» Dataset extract
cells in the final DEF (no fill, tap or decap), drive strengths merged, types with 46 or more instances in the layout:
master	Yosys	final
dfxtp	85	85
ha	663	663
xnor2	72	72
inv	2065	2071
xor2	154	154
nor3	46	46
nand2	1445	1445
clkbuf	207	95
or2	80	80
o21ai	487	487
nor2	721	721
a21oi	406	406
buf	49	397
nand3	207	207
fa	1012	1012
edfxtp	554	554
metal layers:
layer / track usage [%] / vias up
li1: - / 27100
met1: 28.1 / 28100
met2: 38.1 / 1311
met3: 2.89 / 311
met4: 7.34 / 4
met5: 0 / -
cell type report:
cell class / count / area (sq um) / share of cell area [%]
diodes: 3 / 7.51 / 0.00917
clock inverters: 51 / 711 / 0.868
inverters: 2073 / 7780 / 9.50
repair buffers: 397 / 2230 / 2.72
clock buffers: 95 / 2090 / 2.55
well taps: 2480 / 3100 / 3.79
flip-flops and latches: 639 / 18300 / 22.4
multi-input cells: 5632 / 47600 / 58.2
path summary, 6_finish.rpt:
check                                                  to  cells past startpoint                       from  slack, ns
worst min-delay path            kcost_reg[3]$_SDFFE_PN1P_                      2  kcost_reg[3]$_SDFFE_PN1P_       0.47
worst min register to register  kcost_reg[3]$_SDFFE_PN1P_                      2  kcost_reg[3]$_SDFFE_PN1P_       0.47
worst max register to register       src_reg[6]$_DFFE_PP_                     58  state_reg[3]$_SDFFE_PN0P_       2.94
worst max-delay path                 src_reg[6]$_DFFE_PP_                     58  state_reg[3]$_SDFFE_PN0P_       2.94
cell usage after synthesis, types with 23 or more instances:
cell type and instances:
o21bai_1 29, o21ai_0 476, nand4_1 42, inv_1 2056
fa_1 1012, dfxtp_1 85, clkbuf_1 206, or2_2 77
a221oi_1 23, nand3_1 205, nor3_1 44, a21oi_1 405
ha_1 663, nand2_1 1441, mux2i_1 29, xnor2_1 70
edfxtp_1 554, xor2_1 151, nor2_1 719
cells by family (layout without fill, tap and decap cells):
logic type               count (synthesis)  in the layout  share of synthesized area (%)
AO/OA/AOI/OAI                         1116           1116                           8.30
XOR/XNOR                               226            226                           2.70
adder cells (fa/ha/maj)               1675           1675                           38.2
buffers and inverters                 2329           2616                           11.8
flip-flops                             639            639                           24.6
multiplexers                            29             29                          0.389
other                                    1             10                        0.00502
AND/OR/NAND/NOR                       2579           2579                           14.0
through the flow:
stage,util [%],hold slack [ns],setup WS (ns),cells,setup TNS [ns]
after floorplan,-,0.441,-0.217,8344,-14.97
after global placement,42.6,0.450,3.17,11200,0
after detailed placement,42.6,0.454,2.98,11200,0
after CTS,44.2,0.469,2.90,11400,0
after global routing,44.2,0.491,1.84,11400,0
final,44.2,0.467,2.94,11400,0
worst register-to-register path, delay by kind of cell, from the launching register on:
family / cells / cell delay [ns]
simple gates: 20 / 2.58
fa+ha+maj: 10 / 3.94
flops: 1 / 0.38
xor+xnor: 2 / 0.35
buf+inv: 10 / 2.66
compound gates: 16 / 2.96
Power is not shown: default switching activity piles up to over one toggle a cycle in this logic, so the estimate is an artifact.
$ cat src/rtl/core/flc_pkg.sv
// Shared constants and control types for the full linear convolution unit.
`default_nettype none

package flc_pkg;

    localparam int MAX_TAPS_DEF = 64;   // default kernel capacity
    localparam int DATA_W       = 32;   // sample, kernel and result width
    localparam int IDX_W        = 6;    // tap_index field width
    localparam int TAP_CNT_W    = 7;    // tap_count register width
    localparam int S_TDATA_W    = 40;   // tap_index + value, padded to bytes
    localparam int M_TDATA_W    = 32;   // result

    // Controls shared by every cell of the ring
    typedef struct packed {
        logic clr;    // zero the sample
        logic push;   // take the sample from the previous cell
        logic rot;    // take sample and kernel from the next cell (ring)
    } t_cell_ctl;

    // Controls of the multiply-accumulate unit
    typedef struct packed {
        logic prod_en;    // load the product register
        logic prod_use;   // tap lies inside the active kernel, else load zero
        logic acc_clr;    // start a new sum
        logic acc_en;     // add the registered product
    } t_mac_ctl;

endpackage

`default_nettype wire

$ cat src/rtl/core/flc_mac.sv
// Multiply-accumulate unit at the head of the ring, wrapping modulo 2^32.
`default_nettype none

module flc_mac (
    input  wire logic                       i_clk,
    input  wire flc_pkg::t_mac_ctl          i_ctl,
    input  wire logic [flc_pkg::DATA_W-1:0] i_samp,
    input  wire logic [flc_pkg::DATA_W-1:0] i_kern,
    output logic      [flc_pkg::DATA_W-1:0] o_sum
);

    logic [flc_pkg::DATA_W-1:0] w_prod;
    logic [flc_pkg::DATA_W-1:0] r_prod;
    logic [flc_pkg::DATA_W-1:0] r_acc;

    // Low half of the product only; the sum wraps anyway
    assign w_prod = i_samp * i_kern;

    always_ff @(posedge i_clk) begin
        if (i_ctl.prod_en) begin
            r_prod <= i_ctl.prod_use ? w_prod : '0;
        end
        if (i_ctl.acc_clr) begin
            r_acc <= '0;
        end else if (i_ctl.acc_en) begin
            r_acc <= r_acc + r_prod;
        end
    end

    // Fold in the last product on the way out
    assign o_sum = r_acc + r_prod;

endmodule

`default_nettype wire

---

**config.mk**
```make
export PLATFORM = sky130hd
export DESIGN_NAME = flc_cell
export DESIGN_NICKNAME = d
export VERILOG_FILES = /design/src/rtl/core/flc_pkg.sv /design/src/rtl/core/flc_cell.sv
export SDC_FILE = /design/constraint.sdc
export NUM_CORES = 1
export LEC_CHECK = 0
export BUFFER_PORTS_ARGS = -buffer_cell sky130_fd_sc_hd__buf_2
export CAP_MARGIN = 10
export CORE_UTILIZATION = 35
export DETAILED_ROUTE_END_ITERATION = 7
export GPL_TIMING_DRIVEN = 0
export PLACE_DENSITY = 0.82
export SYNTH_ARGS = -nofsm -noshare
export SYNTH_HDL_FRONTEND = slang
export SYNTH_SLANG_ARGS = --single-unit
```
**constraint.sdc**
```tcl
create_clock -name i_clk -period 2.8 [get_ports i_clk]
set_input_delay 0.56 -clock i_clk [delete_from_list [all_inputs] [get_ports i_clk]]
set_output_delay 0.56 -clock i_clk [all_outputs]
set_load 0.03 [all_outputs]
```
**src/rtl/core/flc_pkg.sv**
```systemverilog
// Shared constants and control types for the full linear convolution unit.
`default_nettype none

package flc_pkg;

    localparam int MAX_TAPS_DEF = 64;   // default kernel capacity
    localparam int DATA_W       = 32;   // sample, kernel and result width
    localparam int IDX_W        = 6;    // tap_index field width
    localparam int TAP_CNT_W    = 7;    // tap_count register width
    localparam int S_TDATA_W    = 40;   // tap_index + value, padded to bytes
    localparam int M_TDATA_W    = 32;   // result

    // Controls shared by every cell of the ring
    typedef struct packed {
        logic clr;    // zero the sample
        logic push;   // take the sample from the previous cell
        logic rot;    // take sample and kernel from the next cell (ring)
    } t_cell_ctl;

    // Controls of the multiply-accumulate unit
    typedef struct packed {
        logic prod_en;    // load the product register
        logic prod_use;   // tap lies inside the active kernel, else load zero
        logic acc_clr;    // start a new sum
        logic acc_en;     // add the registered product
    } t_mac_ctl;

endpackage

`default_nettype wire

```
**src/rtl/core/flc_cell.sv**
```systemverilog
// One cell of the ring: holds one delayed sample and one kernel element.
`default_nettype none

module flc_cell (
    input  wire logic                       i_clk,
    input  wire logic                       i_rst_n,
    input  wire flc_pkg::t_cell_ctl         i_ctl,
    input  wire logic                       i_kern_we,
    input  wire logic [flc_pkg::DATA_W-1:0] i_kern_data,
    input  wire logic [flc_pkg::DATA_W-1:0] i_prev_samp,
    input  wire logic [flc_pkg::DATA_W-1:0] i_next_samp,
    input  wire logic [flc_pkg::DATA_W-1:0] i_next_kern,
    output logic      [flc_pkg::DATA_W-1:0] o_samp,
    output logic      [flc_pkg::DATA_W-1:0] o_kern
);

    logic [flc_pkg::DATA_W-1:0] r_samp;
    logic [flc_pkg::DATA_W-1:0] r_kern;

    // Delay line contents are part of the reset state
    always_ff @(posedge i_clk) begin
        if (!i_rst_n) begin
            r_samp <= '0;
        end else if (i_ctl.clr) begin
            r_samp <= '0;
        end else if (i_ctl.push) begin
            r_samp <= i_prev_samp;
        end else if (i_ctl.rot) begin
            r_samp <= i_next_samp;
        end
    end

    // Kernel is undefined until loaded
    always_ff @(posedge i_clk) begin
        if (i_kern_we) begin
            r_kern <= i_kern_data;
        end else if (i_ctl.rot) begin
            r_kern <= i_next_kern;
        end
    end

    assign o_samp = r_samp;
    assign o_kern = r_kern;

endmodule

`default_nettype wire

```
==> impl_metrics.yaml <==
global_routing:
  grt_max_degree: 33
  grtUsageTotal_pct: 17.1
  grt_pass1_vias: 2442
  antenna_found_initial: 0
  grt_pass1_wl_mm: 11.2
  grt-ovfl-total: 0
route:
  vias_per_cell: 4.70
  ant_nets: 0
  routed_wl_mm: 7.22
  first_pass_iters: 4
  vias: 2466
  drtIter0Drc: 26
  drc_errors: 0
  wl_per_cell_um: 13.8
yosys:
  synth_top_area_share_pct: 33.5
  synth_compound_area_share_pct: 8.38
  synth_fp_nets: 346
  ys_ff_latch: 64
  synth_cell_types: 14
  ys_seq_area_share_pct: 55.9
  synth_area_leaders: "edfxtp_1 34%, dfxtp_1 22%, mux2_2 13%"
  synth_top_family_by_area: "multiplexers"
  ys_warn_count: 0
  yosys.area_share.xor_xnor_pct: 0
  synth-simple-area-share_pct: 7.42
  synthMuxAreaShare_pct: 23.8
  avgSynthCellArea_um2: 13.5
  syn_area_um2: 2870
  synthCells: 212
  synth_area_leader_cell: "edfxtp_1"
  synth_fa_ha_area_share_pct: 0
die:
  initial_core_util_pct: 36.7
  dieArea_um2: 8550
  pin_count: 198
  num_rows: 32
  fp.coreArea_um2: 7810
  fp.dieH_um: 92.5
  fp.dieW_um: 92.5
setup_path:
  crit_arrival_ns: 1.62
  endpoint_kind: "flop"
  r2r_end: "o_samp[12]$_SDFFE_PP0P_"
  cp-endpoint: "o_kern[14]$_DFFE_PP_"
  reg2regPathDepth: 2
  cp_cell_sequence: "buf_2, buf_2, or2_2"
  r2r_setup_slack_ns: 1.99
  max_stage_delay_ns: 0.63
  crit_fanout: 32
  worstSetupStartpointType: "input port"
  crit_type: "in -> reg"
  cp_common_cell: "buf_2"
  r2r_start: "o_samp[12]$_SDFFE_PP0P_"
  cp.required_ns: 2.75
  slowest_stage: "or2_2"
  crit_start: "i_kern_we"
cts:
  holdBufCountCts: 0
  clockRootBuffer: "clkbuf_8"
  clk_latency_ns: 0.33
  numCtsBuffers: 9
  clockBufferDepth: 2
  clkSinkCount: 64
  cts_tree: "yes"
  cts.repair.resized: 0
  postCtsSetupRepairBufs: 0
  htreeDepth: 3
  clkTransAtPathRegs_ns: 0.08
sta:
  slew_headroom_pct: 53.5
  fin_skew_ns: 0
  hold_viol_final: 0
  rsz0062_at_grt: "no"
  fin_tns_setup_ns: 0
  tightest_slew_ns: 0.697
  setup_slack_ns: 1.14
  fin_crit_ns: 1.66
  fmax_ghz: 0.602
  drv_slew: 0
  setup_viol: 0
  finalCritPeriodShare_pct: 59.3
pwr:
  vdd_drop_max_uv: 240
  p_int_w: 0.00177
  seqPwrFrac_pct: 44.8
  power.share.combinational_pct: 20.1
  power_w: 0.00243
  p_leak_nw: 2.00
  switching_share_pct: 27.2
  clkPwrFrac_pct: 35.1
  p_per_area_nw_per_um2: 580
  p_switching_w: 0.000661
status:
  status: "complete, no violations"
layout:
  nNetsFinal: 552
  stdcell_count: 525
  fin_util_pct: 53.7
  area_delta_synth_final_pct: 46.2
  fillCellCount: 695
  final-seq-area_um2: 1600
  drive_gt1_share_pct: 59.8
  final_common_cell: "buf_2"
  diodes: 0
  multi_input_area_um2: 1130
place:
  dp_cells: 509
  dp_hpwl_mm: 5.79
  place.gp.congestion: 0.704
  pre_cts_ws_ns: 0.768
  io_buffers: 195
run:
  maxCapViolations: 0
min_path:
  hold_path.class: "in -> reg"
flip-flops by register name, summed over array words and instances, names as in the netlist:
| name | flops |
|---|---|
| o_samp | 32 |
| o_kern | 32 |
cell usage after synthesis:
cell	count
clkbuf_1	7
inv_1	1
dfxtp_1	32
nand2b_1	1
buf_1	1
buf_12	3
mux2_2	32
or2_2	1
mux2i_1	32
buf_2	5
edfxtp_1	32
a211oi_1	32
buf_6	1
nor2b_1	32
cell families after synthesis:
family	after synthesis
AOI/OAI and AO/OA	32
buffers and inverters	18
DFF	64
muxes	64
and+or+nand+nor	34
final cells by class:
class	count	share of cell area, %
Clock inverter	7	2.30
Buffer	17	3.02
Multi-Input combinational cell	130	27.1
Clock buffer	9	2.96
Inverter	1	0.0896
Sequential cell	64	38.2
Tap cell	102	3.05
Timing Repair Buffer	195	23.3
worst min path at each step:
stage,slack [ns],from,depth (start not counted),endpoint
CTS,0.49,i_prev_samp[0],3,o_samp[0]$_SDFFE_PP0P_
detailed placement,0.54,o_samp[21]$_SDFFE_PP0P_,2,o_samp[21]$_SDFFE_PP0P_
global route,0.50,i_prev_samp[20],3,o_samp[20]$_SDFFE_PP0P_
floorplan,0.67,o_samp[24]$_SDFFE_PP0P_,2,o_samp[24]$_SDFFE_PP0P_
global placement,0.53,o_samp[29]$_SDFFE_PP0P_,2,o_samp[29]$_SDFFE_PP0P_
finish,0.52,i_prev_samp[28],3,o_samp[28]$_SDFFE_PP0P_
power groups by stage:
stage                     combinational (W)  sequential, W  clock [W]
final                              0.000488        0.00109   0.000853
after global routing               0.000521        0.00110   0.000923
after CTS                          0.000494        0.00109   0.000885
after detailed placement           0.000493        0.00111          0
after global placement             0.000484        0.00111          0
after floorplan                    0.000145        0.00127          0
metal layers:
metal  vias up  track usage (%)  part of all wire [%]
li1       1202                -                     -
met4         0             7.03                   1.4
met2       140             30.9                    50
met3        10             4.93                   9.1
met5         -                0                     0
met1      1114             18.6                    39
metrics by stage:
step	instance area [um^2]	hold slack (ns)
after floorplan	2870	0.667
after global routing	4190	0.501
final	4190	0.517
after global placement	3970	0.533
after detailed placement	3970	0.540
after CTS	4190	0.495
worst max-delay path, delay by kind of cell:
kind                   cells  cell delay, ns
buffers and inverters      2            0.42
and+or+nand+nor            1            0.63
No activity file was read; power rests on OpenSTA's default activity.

* * *

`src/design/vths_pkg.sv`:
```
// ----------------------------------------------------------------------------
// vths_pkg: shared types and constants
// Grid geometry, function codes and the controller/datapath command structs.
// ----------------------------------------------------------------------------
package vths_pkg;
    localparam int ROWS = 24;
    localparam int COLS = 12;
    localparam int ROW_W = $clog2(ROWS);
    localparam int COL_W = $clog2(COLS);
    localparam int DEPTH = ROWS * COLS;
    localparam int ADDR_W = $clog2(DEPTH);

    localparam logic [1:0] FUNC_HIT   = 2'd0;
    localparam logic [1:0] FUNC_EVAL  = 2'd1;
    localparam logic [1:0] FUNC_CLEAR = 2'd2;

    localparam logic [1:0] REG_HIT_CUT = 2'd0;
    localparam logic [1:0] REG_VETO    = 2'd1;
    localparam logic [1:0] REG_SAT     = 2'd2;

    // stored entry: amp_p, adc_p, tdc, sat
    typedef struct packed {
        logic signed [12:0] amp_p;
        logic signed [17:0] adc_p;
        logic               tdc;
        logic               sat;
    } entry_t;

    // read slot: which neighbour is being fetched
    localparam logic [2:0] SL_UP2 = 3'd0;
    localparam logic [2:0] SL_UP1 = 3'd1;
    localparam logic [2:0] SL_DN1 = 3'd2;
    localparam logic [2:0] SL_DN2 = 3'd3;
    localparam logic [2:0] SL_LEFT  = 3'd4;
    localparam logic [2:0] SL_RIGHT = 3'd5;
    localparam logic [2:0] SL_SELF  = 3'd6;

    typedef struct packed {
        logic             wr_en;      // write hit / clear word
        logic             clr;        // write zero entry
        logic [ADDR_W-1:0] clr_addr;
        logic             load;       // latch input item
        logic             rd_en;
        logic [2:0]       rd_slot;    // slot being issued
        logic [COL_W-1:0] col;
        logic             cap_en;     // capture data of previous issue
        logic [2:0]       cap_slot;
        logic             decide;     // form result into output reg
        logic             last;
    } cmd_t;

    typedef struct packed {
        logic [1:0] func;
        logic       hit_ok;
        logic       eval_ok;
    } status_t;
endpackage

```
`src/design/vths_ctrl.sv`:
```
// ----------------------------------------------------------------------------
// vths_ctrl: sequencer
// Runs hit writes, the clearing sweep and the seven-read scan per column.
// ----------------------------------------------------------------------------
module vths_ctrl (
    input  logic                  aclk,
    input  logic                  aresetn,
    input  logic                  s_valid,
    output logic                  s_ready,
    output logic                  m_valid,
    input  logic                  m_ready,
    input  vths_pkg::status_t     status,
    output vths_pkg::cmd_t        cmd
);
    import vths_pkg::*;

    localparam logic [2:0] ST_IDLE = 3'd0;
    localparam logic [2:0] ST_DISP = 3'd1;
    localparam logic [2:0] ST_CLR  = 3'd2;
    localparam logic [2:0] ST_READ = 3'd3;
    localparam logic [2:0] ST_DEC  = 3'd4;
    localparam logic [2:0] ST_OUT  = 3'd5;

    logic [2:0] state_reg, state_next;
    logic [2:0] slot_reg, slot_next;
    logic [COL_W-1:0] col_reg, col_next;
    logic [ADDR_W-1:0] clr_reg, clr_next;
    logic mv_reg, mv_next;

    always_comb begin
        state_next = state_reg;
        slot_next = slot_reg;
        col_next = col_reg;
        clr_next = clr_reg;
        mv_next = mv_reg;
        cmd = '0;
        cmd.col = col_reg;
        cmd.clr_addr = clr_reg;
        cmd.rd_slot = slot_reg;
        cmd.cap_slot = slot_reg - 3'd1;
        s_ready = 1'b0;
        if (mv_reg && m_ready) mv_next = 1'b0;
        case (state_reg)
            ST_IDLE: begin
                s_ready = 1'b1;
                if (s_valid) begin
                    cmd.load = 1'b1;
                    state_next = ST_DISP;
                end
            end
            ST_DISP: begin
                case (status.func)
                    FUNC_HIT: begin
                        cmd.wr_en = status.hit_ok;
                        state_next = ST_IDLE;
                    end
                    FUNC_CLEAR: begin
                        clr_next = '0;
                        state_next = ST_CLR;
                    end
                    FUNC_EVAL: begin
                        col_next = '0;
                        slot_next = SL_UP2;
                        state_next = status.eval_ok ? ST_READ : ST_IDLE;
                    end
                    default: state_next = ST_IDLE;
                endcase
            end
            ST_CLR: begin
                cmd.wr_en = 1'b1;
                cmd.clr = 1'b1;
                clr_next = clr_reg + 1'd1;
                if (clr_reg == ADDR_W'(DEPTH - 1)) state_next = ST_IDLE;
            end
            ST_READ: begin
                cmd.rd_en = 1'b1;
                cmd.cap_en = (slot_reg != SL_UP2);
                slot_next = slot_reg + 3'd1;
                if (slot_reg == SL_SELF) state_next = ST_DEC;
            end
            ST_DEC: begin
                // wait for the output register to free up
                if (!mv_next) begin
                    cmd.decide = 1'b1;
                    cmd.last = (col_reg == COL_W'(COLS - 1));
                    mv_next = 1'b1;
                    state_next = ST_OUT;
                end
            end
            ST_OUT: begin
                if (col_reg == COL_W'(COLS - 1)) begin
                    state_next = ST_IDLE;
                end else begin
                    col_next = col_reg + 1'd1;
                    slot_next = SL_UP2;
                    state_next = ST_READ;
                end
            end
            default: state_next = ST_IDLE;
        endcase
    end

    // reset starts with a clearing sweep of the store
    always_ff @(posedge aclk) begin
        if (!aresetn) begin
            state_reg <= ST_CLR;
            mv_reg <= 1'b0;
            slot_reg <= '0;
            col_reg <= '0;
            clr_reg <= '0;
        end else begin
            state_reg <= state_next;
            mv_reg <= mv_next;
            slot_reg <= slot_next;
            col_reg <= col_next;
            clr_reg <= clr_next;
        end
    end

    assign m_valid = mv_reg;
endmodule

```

» Task directions
The exact lines of the material above starting at the one that contains "after CTS,44.2,0.469,2.90,11400,0" and ending at the one that contains "simple gates: 20 / 2.58" are what to retype; leave out everything else.

» Result
after CTS,44.2,0.469,2.90,11400,0
after global routing,44.2,0.491,1.84,11400,0
final,44.2,0.467,2.94,11400,0
worst register-to-register path, delay by kind of cell, from the launching register on:
family / cells / cell delay [ns]
simple gates: 20 / 2.58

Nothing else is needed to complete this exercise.